As especulações em torno da atribuição da Bola de Ouro são sintomáticas do sistema mental que domina muitos discursos televisivos: o maniqueísmo impera — esta crónica de televisão foi publicada na revista 'Notícias TV', do Diário de Notícias (11 Janeiro).
1. Cristiano Ronaldo ou Lionel Messi? A enxurrada de “análises” e “especulações” que a Bola de Ouro suscita fica, também ela, presa pela questão da “justiça” ou da “injustiça” das escolhas da FIFA. Santo Deus! O futebol como permanente tribunal é um pobre sintoma de civilização... Um pouco como quando vemos um qualquer filme americano com muitos efeitos especiais a obter destaque “automático” nos noticiários. Quase ninguém mostra empenho em variar, colocando algumas questões menos mecanicistas. Por exemplo: não há cinema europeu nas salas? Ou ainda: porque é que os jogadores que marcam poucos golos são quase sempre secundarizados? O sistema mental dominante parece temer a diversidade do mundo.
2. Eis um dado objectivo e triste: uma zaragata num jogo de hóquei em patins consegue mais tempo de antena que mil e uma coisas interessantes que, todos os dias, acontecem no planeta.
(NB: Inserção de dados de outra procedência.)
===== src/rtl/cfg_seq_datapath.sv =====
module cfg_seq_datapath
  import cfg_seq_pkg::*;
#(
  parameter int ADDR_W = 5
) (
  input  logic              clk,
  input  logic              rstN,
  input  ctrlT              ctrl,
  input  logic [ADDR_W-1:0] regAddr,
  input  logic [31:0]       wrData,
  input  logic [31:0]       portDout,
  output logic              portCsN,
  output logic              portRdWrN,
  output logic [31:0]       portDin,
  output logic [31:0]       rdData
);

  logic [REG_FIELD_W-1:0] addrQ;
  logic [31:0]            dataQ;
  logic [31:0]            capQ;

  always_ff @(posedge clk or negedge rstN) begin
    if (!rstN) begin
      addrQ <= '0;
      dataQ <= '0;
    end else if (ctrl.load) begin
      addrQ <= REG_FIELD_W'(regAddr);
      dataQ <= wrData;
    end
  end

  always_ff @(posedge clk or negedge rstN) begin
    if (!rstN)             capQ <= '0;
    else if (ctrl.capture) capQ <= portDout;
  end

  always_comb begin
    case (ctrl.sel)
      SEL_SYNC:   portDin = SYNC_WORD;
      SEL_HDR:    portDin = makeHeader(ctrl.rdOp ? OP_RD : OP_WR, addrQ, CNT_W'(1));
      SEL_DATA:   portDin = dataQ;
      SEL_CMDHDR: portDin = makeHeader(OP_WR, CMD_REG, CNT_W'(1));
      SEL_DESYNC: portDin = DESYNC_CMD;
      default:    portDin = NOP_WORD;
    endcase
  end

  assign portCsN   = ctrl.csN;
  assign portRdWrN = ctrl.rdWrN;
  assign rdData    = capQ;

endmodule


===== src/rtl/cfg_cmd_sequencer.sv =====
module cfg_cmd_sequencer
  import cfg_seq_pkg::*;
#(
  parameter int ADDR_W  = 5,
  parameter int NOP_PAD = 2,
  parameter int RD_WAIT = 4
) (
  input  logic              clk,
  input  logic              rstN,
  input  logic [ADDR_W-1:0] regAddr,
  input  logic [31:0]       wrData,
  input  logic              wrReq,
  input  logic              rdReq,
  output logic              done,
  output logic [31:0]       rdData,
  output logic              portCsN,
  output logic              portRdWrN,
  output logic [31:0]       portDin,
  input  logic [31:0]       portDout
);

  ctrlT ctrlBus;

  cfg_seq_ctrl #(.NOP_PAD(NOP_PAD), .RD_WAIT(RD_WAIT)) u_ctrl (
    .clk   (clk),
    .rstN  (rstN),
    .wrReq (wrReq),
    .rdReq (rdReq),
    .done  (done),
    .ctrl  (ctrlBus)
  );

  cfg_seq_datapath #(.ADDR_W(ADDR_W)) u_dp (
    .clk       (clk),
    .rstN      (rstN),
    .ctrl      (ctrlBus),
    .regAddr   (regAddr),
    .wrData    (wrData),
    .portDout  (portDout),
    .portCsN   (portCsN),
    .portRdWrN (portRdWrN),
    .portDin   (portDin),
    .rdData    (rdData)
  );

endmodule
Por isso, mais do que nunca, importa perguntar que filosofia (jornalística e existencial) sustenta semelhantes destaques? Será que, desde que haja um objecto a voar e alguém a insultar alguém, isso basta para justificar o tempo, o trabalho e o dinheiro que uma notícia custa? Não acredito que haja quem queira convencer-nos que estamos condenados a viver no meio de escaramuças mais ou menos patéticas... mas às vezes parece.
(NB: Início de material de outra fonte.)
==> src/rtl/exc_wave_pkg.sv <==
package exc_wave_pkg;

  // Quadrant code taken from the two phase MSBs
  typedef enum logic [1:0] {
    QD_RISE  = 2'b00,
    QD_FALL  = 2'b01,
    QD_NRISE = 2'b10,
    QD_NFALL = 2'b11
  } quad_e;

  // pi scaled by 2^30
  localparam longint PI_Q30 = 64'sd3373259426;

  // round(amp * sin(pi/2 * k / n)) computed with an integer series in Q30
  function automatic longint qsine_fix(input int k, input int n, input int amp);
    longint x;
    longint term;
    longint sum;
    longint r;
    x    = (longint'(k) * PI_Q30) / (longint'(2) * longint'(n));
    term = x;
    sum  = x;
    for (int i = 1; i <= 6; i++) begin
      term = (term * x) >>> 30;
      term = (term * x) >>> 30;
      term = -(term / (longint'(2 * i) * longint'(2 * i + 1)));
      sum  = sum + term;
    end
    r = (sum * longint'(amp) + (longint'(1) <<< 29)) >>> 30;
    if (r > longint'(amp)) r = longint'(amp);
    if (r < 0) r = 0;
    return r;
  endfunction

endpackage

==> src/rtl/exc_phase_core.sv <==
module exc_phase_core #(
  parameter int PHASE_W = 32
) (
  input  logic               clk,
  input  logic               rst,
  input  logic               smp_en,
  input  logic               hop,
  input  logic [PHASE_W-1:0] fw_in,
  input  logic [PHASE_W-1:0] po_in,
  output logic [PHASE_W-1:0] acc_o,
  output logic [PHASE_W-1:0] act_fw_o,
  output logic [PHASE_W-1:0] act_po_o,
  output logic [PHASE_W-1:0] look_ph_o
);

  logic [PHASE_W-1:0] acc_q;
  logic [PHASE_W-1:0] fw_q;
  logic [PHASE_W-1:0] po_q;

  always_ff @(posedge clk) begin
    if (rst) begin
      acc_q <= '0;
      fw_q  <= '0;
      po_q  <= '0;
    end else begin
      if (smp_en) acc_q <= acc_q + fw_q;
      if (hop) begin
        fw_q <= fw_in;
        po_q <= po_in;
      end
    end
  end

  assign acc_o     = acc_q;
  assign act_fw_o  = fw_q;
  assign act_po_o  = po_q;
  assign look_ph_o = acc_q + po_q;

endmodule

==> src/rtl/exc_quad_map.sv <==
module exc_quad_map
  import exc_wave_pkg::*;
#(
  parameter int LUT_AW = 5
) (
  input  logic [LUT_AW+1:0] ph_top,
  output logic [LUT_AW:0]   rom_addr,
  output logic              mirror,
  output logic              neg
);

  localparam int N = 1 << LUT_AW;

  quad_e             quad;
  logic [LUT_AW-1:0] idx;

  function automatic logic [LUT_AW:0] fold_addr(input logic [LUT_AW-1:0] i, input logic m);
    logic [LUT_AW:0] wide;
    wide = {1'b0, i};
    return m ? ((LUT_AW+1)'(N) - wide) : wide;
  endfunction

  assign quad     = quad_e'(ph_top[LUT_AW+1 -: 2]);
  assign idx      = ph_top[LUT_AW-1:0];
  assign mirror   = (quad == QD_FALL) || (quad == QD_NFALL);
  assign neg      = (quad == QD_NRISE) || (quad == QD_NFALL);
  assign rom_addr = fold_addr(idx, mirror);

endmodule

==> src/rtl/exc_qtable.sv <==
module exc_qtable
  import exc_wave_pkg::*;
#(
  parameter int LUT_AW = 5,
  parameter int OUT_W  = 16,
  parameter int AMP    = 32767
) (
  input  logic [LUT_AW:0]  addr,
  output logic [OUT_W-1:0] mag
);

  localparam int N = 1 << LUT_AW;
  localparam logic [OUT_W-1:0] PEAK = OUT_W'(AMP);

  logic [OUT_W-1:0] rom [N];

  for (genvar g = 0; g < N; g++) begin : g_rom
    localparam longint VAL = qsine_fix(g, N, AMP);
    assign rom[g] = OUT_W'(VAL);
  end

  // Only address N has the top bit set: it is the quarter-cycle peak
  assign mag = addr[LUT_AW] ? PEAK : rom[addr[LUT_AW-1:0]];

endmodule

==> src/rtl/exc_wavegen.sv <==
module exc_wavegen #(
  parameter int PHASE_W = 32,
  parameter int LUT_AW  = 5,
  parameter int OUT_W   = 16,
  parameter int AMP     = 32767
) (
  input  logic                    clk,
  input  logic                    rst,
  input  logic                    smp_en,
  input  logic                    hop,
  input  logic [PHASE_W-1:0]      freq_word,
  input  logic [PHASE_W-1:0]      phase_ofs,
  output logic signed [OUT_W-1:0] wave_o
);

  localparam int TOP_W = LUT_AW + 2;

  logic [PHASE_W-1:0]      acc_w;
  logic [PHASE_W-1:0]      act_fw;
  logic [PHASE_W-1:0]      act_po;
  logic [PHASE_W-1:0]      look_ph;
  logic [LUT_AW:0]         rom_addr;
  logic                    mirror_flag;
  logic                    neg_flag;
  logic [OUT_W-1:0]        mag;
  logic signed [OUT_W-1:0] wave_d;

  function automatic logic signed [OUT_W-1:0] apply_sign(input logic [OUT_W-1:0] m, input logic n);
    return n ? -$signed(m) : $signed(m);
  endfunction

  exc_phase_core #(.PHASE_W(PHASE_W)) u_phase (
    .clk      (clk),
    .rst      (rst),
    .smp_en   (smp_en),
    .hop      (hop),
    .fw_in    (freq_word),
    .po_in    (phase_ofs),
    .acc_o    (acc_w),
    .act_fw_o (act_fw),
    .act_po_o (act_po),
    .look_ph_o(look_ph)
  );

  exc_quad_map #(.LUT_AW(LUT_AW)) u_map (
    .ph_top  (look_ph[PHASE_W-1 -: TOP_W]),
    .rom_addr(rom_addr),
    .mirror  (mirror_flag),
    .neg     (neg_flag)
  );

  exc_qtable #(.LUT_AW(LUT_AW), .OUT_W(OUT_W), .AMP(AMP)) u_tab (
    .addr(rom_addr),
    .mag (mag)
  );

  assign wave_d = apply_sign(mag, neg_flag);

  always_ff @(posedge clk) begin
    if (rst)         wave_o <= '0;
    else if (smp_en) wave_o <= wave_d;
  end

endmodule

==> config.mk <==
export PLATFORM = sky130hd
export DESIGN_NAME = exc_wavegen
export DESIGN_NICKNAME = d
export VERILOG_FILES = /design/src/rtl/exc_wave_pkg.sv /design/src/rtl/exc_phase_core.sv /design/src/rtl/exc_quad_map.sv /design/src/rtl/exc_qtable.sv /design/src/rtl/exc_wavegen.sv
export SDC_FILE = /design/constraint.sdc
export NUM_CORES = 1
export LEC_CHECK = 0
export ABC_AREA = 1
export CORE_ASPECT_RATIO = 0.6
export CORE_MARGIN = 5
export CORE_UTILIZATION = 53
export CTS_CLUSTER_SIZE = 16
export DETAILED_ROUTE_END_ITERATION = 6
export GPL_TIMING_DRIVEN = 0
export PLACE_DENSITY_LB_ADDON = 0.15
export SLEW_MARGIN = 0
export SYNTH_ARGS = -nofsm -noshare
export SYNTH_HDL_FRONTEND = slang
export SYNTH_SLANG_ARGS = --single-unit
==> constraint.sdc <==
create_clock -name clk -period 7.9 [get_ports clk]
set_clock_uncertainty 0.15 [all_clocks]
set_input_delay 1.58 -clock clk [delete_from_list [all_inputs] [get_ports clk]]
set_output_delay 1.58 -clock clk [all_outputs]
set_load 0.03 [all_outputs]
==> results of run 1 <==
-- worst register-to-register path, delay by kind of cell (launching register included) --
family / cells / cell delay (ns)
adder cells (fa/ha/maj): 4 / 1.45
buffers and inverters: 2 / 0.11
flip-flops: 1 / 0.37
AND/OR/NAND/NOR: 20 / 2.70
-- logic make-up (layout without fill, tap and decap cells) --
kind of cell | Yosys count | in the layout | share of synthesized area [%]
simple gates | 741 | 741 | 36.1
compound gates | 225 | 225 | 14.1
buf+inv | 222 | 320 | 10.0
flops | 112 | 112 | 25.8
fa+ha+maj | 74 | 74 | 10.8
xor+xnor | 32 | 32 | 3.23
-- layout make-up --
class                      count  area [um^2]  area share [%]
inverter                     178          668            6.65
clock inverter                 7         68.8           0.685
clock buffer                   9          225            2.24
buffer                        44          201            2.00
multi-input combinational   1072         5560            55.4
tap                          209          262            2.60
timing repair buffer          82          821            8.17
sequential                   112         2240            22.3
-- sequential cells by signal, indices dropped and copies added (netlist names) --
signal / cells
u_phase.acc_o: 32
wave_o: 16
u_phase.act_fw_o: 32
u_phase.act_po_o: 32
-- metal layers --
layer  up-vias  part of all wire [%]
li1       4656                     -
met5         -                     0
met1      4087                    51
met4         0                  0.60
met3        16                    12
met2       402                    37
-- through the flow --
stage / instance area, um^2 / cells / power (mW) / util, % / setup WS [ns]
2_1_floorplan: 8680 / 1406 / 1.40 / - / 4.24
3_3_place_gp: 9760 / 1697 / 1.69 / 60.5 / 3.17
3_5_place_dp: 9760 / 1697 / 1.70 / 60.5 / 3.23
4_1_cts: 10100 / 1713 / 2.17 / 62.3 / 3.21
5_1_grt: 10100 / 1713 / 2.35 / 62.3 / 2.63
6_report: 10100 / 1713 / 2.19 / 62.3 / 3.04
-- power by group --
part           switching [mW]  leakage (nW)  internal (mW)
logic                   0.706          4.17          0.357
registers              0.0436         0.931          0.621
clock network           0.242         0.143          0.225
total                   0.991          5.24           1.20
-- cells in the mapped netlist, types with 3 or more instances --
cell type	n	area (um^2)
clkbuf_1	33	124
o21bai_1	4	30.0
nand3_2	8	80.1
inv_1	171	642
nor2_2	9	56.3
a21oi_1	62	310
buf_1	3	11.3
buf_4	3	22.5
o21a_1	5	37.5
dfxtp_1	112	2240
o211ai_1	5	37.5
o21ai_1	12	60.1
nand2_1	336	1260
o221ai_1	3	26.3
xnor2_1	13	114
nor3_1	7	35.0
a21boi_0	5	37.5
nand3_1	80	400
inv_2	7	26.3
nor2_1	260	976
nand2_2	19	119
nand4_1	8	50.1
ha_1	73	913
nand3b_1	4	30.0
o21ai_0	119	596
nand2_4	3	33.8
xor2_1	19	166
buf_6	3	33.8
-- worst paths after layout --
path / start / end / slack [ns] / cells past startpoint
worst max-delay path: u_phase.acc_o[24] / wave_o[14] / 3.04 / 26
worst min-delay path: wave_o[3] / wave_o[3] / 0.35 / 2
worst max register to register: u_phase.acc_o[24] / wave_o[14] / 3.04 / 26
worst min register to register: wave_o[3] / wave_o[3] / 0.35 / 2
-- cells in the final DEF (no fill, tap or decap), types with 8 or more instances in the layout --
master and instances:
a21oi_1 62, xnor2_1 13, dfxtp_1 112, nor2_1 260, nor2_2 9, clkbuf_16 9, o21ai_1 12, nand2_2 19
nand3_1 80, ha_1 73, inv_1 171, o21ai_0 119, nand4_1 8, nand2_1 336, clkdlybuf4s50_1 82, nand3_2 8
xor2_1 19, clkbuf_1 33
==> results.json, run 1 <==
{
  "crit_path_max_fanout": 12,
  "design.die.area_mm2": 0.0191,
  "static-leakage-power_nw": 5.24,
  "global_route.peak_usage_layer": "met1",
  "wirelength_um": 26000,
  "filler_cells_inserted": 1612,
  "cts_hold_buffers": 0,
  "cts_setup_buffers": 0,
  "antenna_found_initial": 0,
  "layout.nets": 1641,
  "required_ns": 8.02,
  "track_usage_pct": 27.3,
  "synth.avg_cell_area_um2": 6.17,
  "startpoint_to_endpoint_class_of_the_critical_path": "reg -> reg",
  "async_flop_share_pct": 0,
  "worst_path_largest_cell_delay_ns": 0.49,
  "placement_rows": 36,
  "met3_routing_resource_usage_after_global_routing_pct": 6.38,
  "yosysWarningCount": 0,
  "ctsHtreeMaxLevel": 3,
  "tightestPinTransition_ns": 0.872,
  "max_freq_ghz": 0.206,
  "ys_seq_elements": 112,
  "grt_setup_unrepaired": "false",
  "first_global_vias": 8231,
  "report.final.setup_viol": 0,
  "cts.sink_count": 112,
  "final.period_utilization_pct": 61.6,
  "max-cap-violations": 0,
  "max-vdd-ir-drop_uv": 132,
  "ctsLongestPathBuffers": 2,
  "place_hpwl_um": 20800,
  "postSynth.topFlopCell": "dfxtp_1",
  "grt_max_degree": 22,
  "timing_max_transition_violations_final": 0,
  "power_per_cell_area_mw_per_mm2": 218,
  "cpMaxStageDelayCell": "ha_1",
  "floorplan.initialDensity_pct": 53.8,
  "globalplace.congestion": 1.02,
  "floorplan.die.width_um": 175,
  "syn_inst": 1406,
  "area_delta_synth_final_pct": 15.9,
  "globalRouteMet1Util_pct": 42.9,
  "routed-via-count": 9161,
  "result_of_the_run": "finished, final reports clean",
  "drt_first_pass_iters": 6,
  "cts_made_buffers": 9,
  "route.detailed.wl_per_inst_um": 15.2,
  "worst_hold_slack_ns": 0.350,
  "clk_pin_slew_ns": 0.09,
  "diodes": 0,
  "synthesis.nets": 1548,
  "global_route.usage.met2_pct": 38.4,
  "fp.dieH_um": 109,
  "fin_setup_tns_ns": 0,
  "via_per_inst": 5.35,
  "area_of_the_core_region_mm2": 0.0161,
  "cts_tree": "built",
  "crit_family": "simple AND/OR/NAND/NOR gates",
  "cp_num_buf_inv": 2,
  "yosysUniqueCellTypes": 43,
  "post_cts.resized_instances": 0,
  "detailedRoute.firstIterationViolations": 1116,
  "clock_insertion_delay_worst_skew_ns": 0.36,
  "holdCritPathClass": "reg -> reg",
  "final_hold_viol_count": 0,
  "globalRouteOverflowTotal": 0,
  "end_kind": "register",
  "synth_enable_flop_cells": 0,
  "cell_at_the_root_of_the_clock_tree": "clkbuf_16",
  "netlist_area_mm2": 0.00868,
  "port-buffer-count": 82,
  "data_arrival_time_at_the_worst_slack_endpoint_ns": 4.98,
  "ioPinCount": 84,
  "critical-path-top-cell-by-count": "nand2_1",
  "timing.max_slew.rel_slack_pct": 41.8,
  "drc": 0,
  "worst_setup_path_start_kind": "register",
  "detail-route-antenna-nets": 0,
  "synth_sequential_area_ratio_pct": 25.8,
  "grt_first_pass_wirelength_um": 41900,
  "drive_above_1_share_pct": 5.32,
  "finalCriticalPeriod_ns": 4.86
}
No activity file was read; power rests on OpenSTA's default activity.
==> run 2, diff against run 1 <==
- clock period: 7.9 -> 4.2 ns (I/O delays scaled with it)
==> run 2 against run 1 <==
Net effect:
- cell count up 0.29%
- non-clock buffer count rose by 4
- setup slack worse by 2.8 ns
- critical path type unchanged
- largest power group unchanged
- highest routed layer unchanged
==> results.json, run 2 (synthesized netlist as in run 1, its figures left out) <==
{
  "first_global_vias": 8231,
  "max-cap-violations": 0,
  "layout.cells.most_common": "nand2_1",
  "crit_path_max_fanout": 7,
  "drive_above_1_share_pct": 9.28,
  "drc": 0,
  "fp.dieH_um": 109,
  "ioPinCount": 84,
  "tightestPinTransition_ns": 0.881,
  "worst_setup_path_start_kind": "register",
  "comb_power_share_pct": 50.3,
  "final.period_utilization_pct": 94.9,
  "wirelength_um": 26500,
  "worst_path_largest_cell_delay_ns": 0.38,
  "switchingPower_mw": 1.96,
  "final_hold_viol_count": 0,
  "port-buffer-count": 82,
  "power_per_cell_area_mw_per_mm2": 412,
  "finalInstanceArea_mm2": 0.0104,
  "startpoint_to_endpoint_class_of_the_critical_path": "reg -> reg",
  "globalRouteOverflowTotal": 0,
  "cp_num_buf_inv": 2,
  "via_per_inst": 5.35,
  "placement_rows": 36,
  "fin_cells": 1718,
  "numPlacedInstances": 1697,
  "part_of_the_power_in_the_clock_network_pct": 20.5,
  "detail-route-antenna-nets": 0,
  "required_ns": 4.36,
  "placed_cell_area_mm2": 0.00976,
  "grt_setup_unrepaired": "false",
  "diodes": 0,
  "cell_at_the_root_of_the_clock_tree": "clkbuf_16",
  "ctsHtreeMaxLevel": 3,
  "cts_made_buffers": 9,
  "static-leakage-power_nw": 5.29,
  "cts.sink_count": 112,
  "place_hpwl_um": 20800,
  "switching_share_of_power_pct": 45.5,
  "end_kind": "register",
  "drt_first_pass_iters": 6,
  "timing.max_slew.rel_slack_pct": 40.9,
  "detailedPlace.worstSlack_ns": -0.468,
  "track_usage_pct": 27.3,
  "floorplan.die.width_um": 175,
  "finalCriticalPeriod_ns": 3.99,
  "critical-path-top-cell-by-count": "nand2_1",
  "clk_pin_slew_ns": 0.09,
  "max_freq_ghz": 0.251,
  "power.total_mw": 4.30,
  "ctsLongestPathBuffers": 2,
  "grt_max_degree": 22,
  "clock_insertion_delay_worst_skew_ns": 0.36,
  "layout.nets": 1646,
  "max-vdd-ir-drop_uv": 252,
  "holdCritPathClass": "reg -> reg",
  "result_of_the_run": "finished, final reports clean",
  "area_delta_synth_final_pct": 20.2,
  "report.final.setup_viol": 0,
  "route.detailed.wl_per_inst_um": 15.4,
  "globalplace.congestion": 1.02,
  "layout.cells.most_common_list": "314 x nand2_1, 254 x nor2_1, 171 x inv_1",
  "cellInternalPower_mw": 2.34,
  "grt_first_pass_wirelength_um": 41900,
  "cts_tree": "built",
  "detailedRoute.firstIterationViolations": 1066,
  "area_of_the_core_region_mm2": 0.0161,
  "timing_max_transition_violations_final": 0,
  "routed-via-count": 9186,
  "cpMaxStageDelayCell": "ha_2",
  "finalWorstSetupSlack_ns": 0.214,
  "worst_hold_slack_ns": 0.348,
  "crit_family": "simple AND/OR/NAND/NOR gates",
  "floorplan.initialDensity_pct": 53.8,
  "seq_power_share_pct": 29.3,
  "antenna_found_initial": 0,
  "design.die.area_mm2": 0.0191,
  "data_arrival_time_at_the_worst_slack_endpoint_ns": 4.15
}
run 2: changes by cell type in the layout (fill, tap and decap cells not counted), sizes merged:
cell	change
nand2	+1
buf	+4
run 2: area by class of cell:
type / count / area (um^2)
multi-input combinational: 1073 / 5900
fill: 1572 / 5700
sequential: 112 / 2240
timing repair buffer: 86 / 851
inverter: 178 / 668
tap: 209 / 262
clock buffer: 9 / 225
buffer: 44 / 205
clock inverter: 7 / 68.8
run 2: worst min-delay path, delay by kind of cell (launching register included):
family	cells	cell delay, ns
flops	1	0.34
compound gates	1	0.08
buf+inv	1	0.05
run 2: per-stage QoR:
step | setup TNS, ns | util (%)
after floorplan | 0 | -
after global placement | -5.86 | 60.5
after detailed placement | -5.15 | 60.5
after CTS | 0 | 62.7
after global routing | 0 | 64.7
final | 0 | 64.7
run 2: repair_timing:
item                                    4_1_cts  5_1_grt
pin swaps                                     1        9
resized for setup                            11       64
hold buffers                                  0        0
cloned                                        0        1
buffers inserted                              1        3
endpoints found under the setup margin       15       19
run 2: per-layer routing:
layer	GRT usage (%)	wire length, um
met1	42.7	13300
met2	38.6	10100
met3	6.76	2940
met4	3.14	180
met5	0	0
run 2: path summary, 6_finish.rpt:
check               to              start  slack [ns]  cells after the start
min reg2reg  wave_o[3]          wave_o[3]        0.35                      2
max reg2reg  wave_o[4]  u_phase.acc_o[13]        0.21                     26
max          wave_o[4]  u_phase.acc_o[13]        0.21                     26
min          wave_o[3]          wave_o[3]        0.35                      2
run 2: power by group through the flow:
stage,registers [mW],logic [mW],clock network [mW]
floorplan,1.31,1.32,0
global placement,1.27,1.90,0
detailed placement,1.27,1.93,0
CTS,1.25,1.97,0.894
global route,1.27,2.38,0.934
finish,1.26,2.16,0.879
==> run 3, diff against run 2 <==
- CORE_MARGIN: 5 -> 2
==> run 3 against run 2 <==
Net effect:
- total power is 4.4% higher
- setup slack improved by 0.0071 ns
- final area up 2.6%
- clock-buffer cell count is the same
- sequential power is essentially flat
- register-to-register slack hardly changed
- hold slack worse by 0.0069 ns
- flip-flop and latch count is the same
- combinational power up 2%
- maximum frequency rose by 0.18%
- non-clock buffer count grew 4
- first-iteration DRC count grew 8.7%
- largest power group unchanged
==> results.json, run 3 (synthesized netlist as in run 1, its figures left out) <==
{
  "switchingPower_mw": 1.99,
  "routed-via-count": 9241,
  "clock_insertion_delay_worst_skew_ns": 0.38,
  "clk_pin_slew_ns": 0.08,
  "ioPinCount": 84,
  "critical-path-top-cell-by-count": "nand2_1",
  "detail-route-antenna-nets": 0,
  "worst_hold_slack_ns": 0.341,
  "fp.dieH_um": 103,
  "via_per_inst": 5.37,
  "power_per_cell_area_mw_per_mm2": 419,
  "place_hpwl_um": 21000,
  "ctsLongestPathBuffers": 2,
  "drt_first_pass_iters": 6,
  "part_of_the_power_in_the_clock_network_pct": 22.5,
  "floorplan.die.width_um": 169,
  "startpoint_to_endpoint_class_of_the_critical_path": "reg -> reg",
  "cts_hold_buffers": 0,
  "floorplan.initialDensity_pct": 53.8,
  "data_arrival_time_at_the_worst_slack_endpoint_ns": 4.11,
  "grt_max_degree": 22,
  "seq_power_share_pct": 28.3,
  "final_core_utilization_pct": 66.4,
  "cts.sink_count": 112,
  "register_area_mm2": 0.00227,
  "static-leakage-power_nw": 5.31,
  "switching_share_of_power_pct": 44.4,
  "detailedRoute.firstIterationViolations": 1159,
  "cts_made_buffers": 9,
  "ctsHtreeMaxLevel": 3,
  "max_freq_ghz": 0.251,
  "route.detailed.wl_per_inst_um": 16.0,
  "final_hold_viol_count": 0,
  "placement_rows": 36,
  "worst_setup_path_start_kind": "register",
  "cpMaxStageDelayCell": "dfxtp_4",
  "port-buffer-count": 82,
  "cell_at_the_root_of_the_clock_tree": "clkbuf_16",
  "comb_power_share_pct": 49.2,
  "worst_path_largest_cell_delay_ns": 0.38,
  "required_ns": 4.33,
  "timing.max_slew.rel_slack_pct": 36.8,
  "multiInputGateArea_mm2": 0.00608,
  "crit_path_max_fanout": 7,
  "drive_above_1_share_pct": 11.6,
  "cellInternalPower_mw": 2.49,
  "diodes": 0,
  "finalCriticalPeriod_ns": 3.98,
  "cp_num_buf_inv": 1,
  "antenna_found_initial": 0,
  "drc": 0,
  "timing_max_transition_violations_final": 0,
  "power.total_mw": 4.49,
  "layout.cells.most_common_list": "311 x nand2_1, 254 x nor2_1, 169 x inv_1",
  "layout.nets": 1650,
  "end_kind": "register",
  "layout.cells.most_common": "nand2_1",
  "max-cap-violations": 0,
  "globalplace.congestion": 0.983,
  "grt_setup_unrepaired": "true",
  "track_usage_pct": 31.2,
  "max-vdd-ir-drop_uv": 300,
  "area_delta_synth_final_pct": 23.3,
  "result_of_the_run": "finished, final reports clean",
  "area_of_the_core_region_mm2": 0.0161,
  "design.die.area_mm2": 0.0174,
  "crit_family": "simple AND/OR/NAND/NOR gates",
  "report.final.setup_viol": 0,
  "globalRouteOverflowTotal": 0,
  "filler_cells_inserted": 1536,
  "holdCritPathClass": "reg -> reg",
  "final.period_utilization_pct": 94.7,
  "grt_first_pass_wirelength_um": 41900,
  "wirelength_um": 27500,
  "cts_tree": "built",
  "first_global_vias": 7956,
  "tightestPinTransition_ns": 0.948
}
## run 3: final cells by class
cell class / instances / area share, %
Tap cell: 209 / 2.44
Timing Repair Buffer: 90 / 8.23
Clock buffer: 9 / 2.10
Multi-Input combinational cell: 1073 / 56.8
Sequential cell: 112 / 21.2
Inverter: 178 / 6.24
Buffer: 44 / 1.88
Clock inverter: 7 / 1.09
## run 3: per-stage QoR
step / instance area, um^2 / TNS, ns / instances / worst slack (ns)
floorplan: 8680 / 0 / 1406 / 0.536
global placement: 9760 / -7.06 / 1697 / -0.621
detailed placement: 9760 / -7.10 / 1697 / -0.636
CTS: 10200 / 0 / 1714 / 0.0195
global route: 10700 / -0.172 / 1722 / -0.0511
finish: 10700 / 0 / 1722 / 0.221
## run 3: what timing repair did
item | CTS | global route
hold endpoints to repair | 0 | 0
pin swaps | 1 | 13
cloned | 0 | 1
endpoints found under the setup margin | 15 | 19
resized for setup | 16 | 93
setup buffers | 1 | 7
## run 3: tightest hold or removal path, delay by kind of cell, from the launching register on
kind             cells  cell delay (ns)
AND/OR/NAND/NOR      1             0.06
AO/OA/AOI/OAI        1             0.06
flip-flops           1             0.33
## run 3: metal layers
metal / vias to the layer above / wire length, um / GRT usage, % / part of all wire [%]
met3: 22 / 2890 / 9.40 / 10
met1: 4164 / 14000 / 47.9 / 51
met5: - / 0 / 0 / 0
met2: 379 / 10300 / 42.1 / 38
li1: 4676 / - / - / -
met4: 0 / 294 / 6.25 / 1.1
3. A série Luck, de Michael Mann, com Dustin Hoffman na dupla condição de actor e produtor, estreou há largos meses no canal TV Séries; em todo em caso, mea culpa, só recentemente tive oportunidade de começar a ver os episódios gravados. Deparei com um retrato impressionante, labiríntico, angustiado e angustiante, do mundo das corridas de cavalos e das suas relações com uma economia mais ou menos paralela. A série foi, infelizmente, cancelada (devido à morte acidental de três cavalos durante a rodagem). Mas é um exemplo admirável de como, para além das coisas visíveis, é possível observar e filmar uma inquietante entidade em movimento. A saber: a circulação do dinheiro.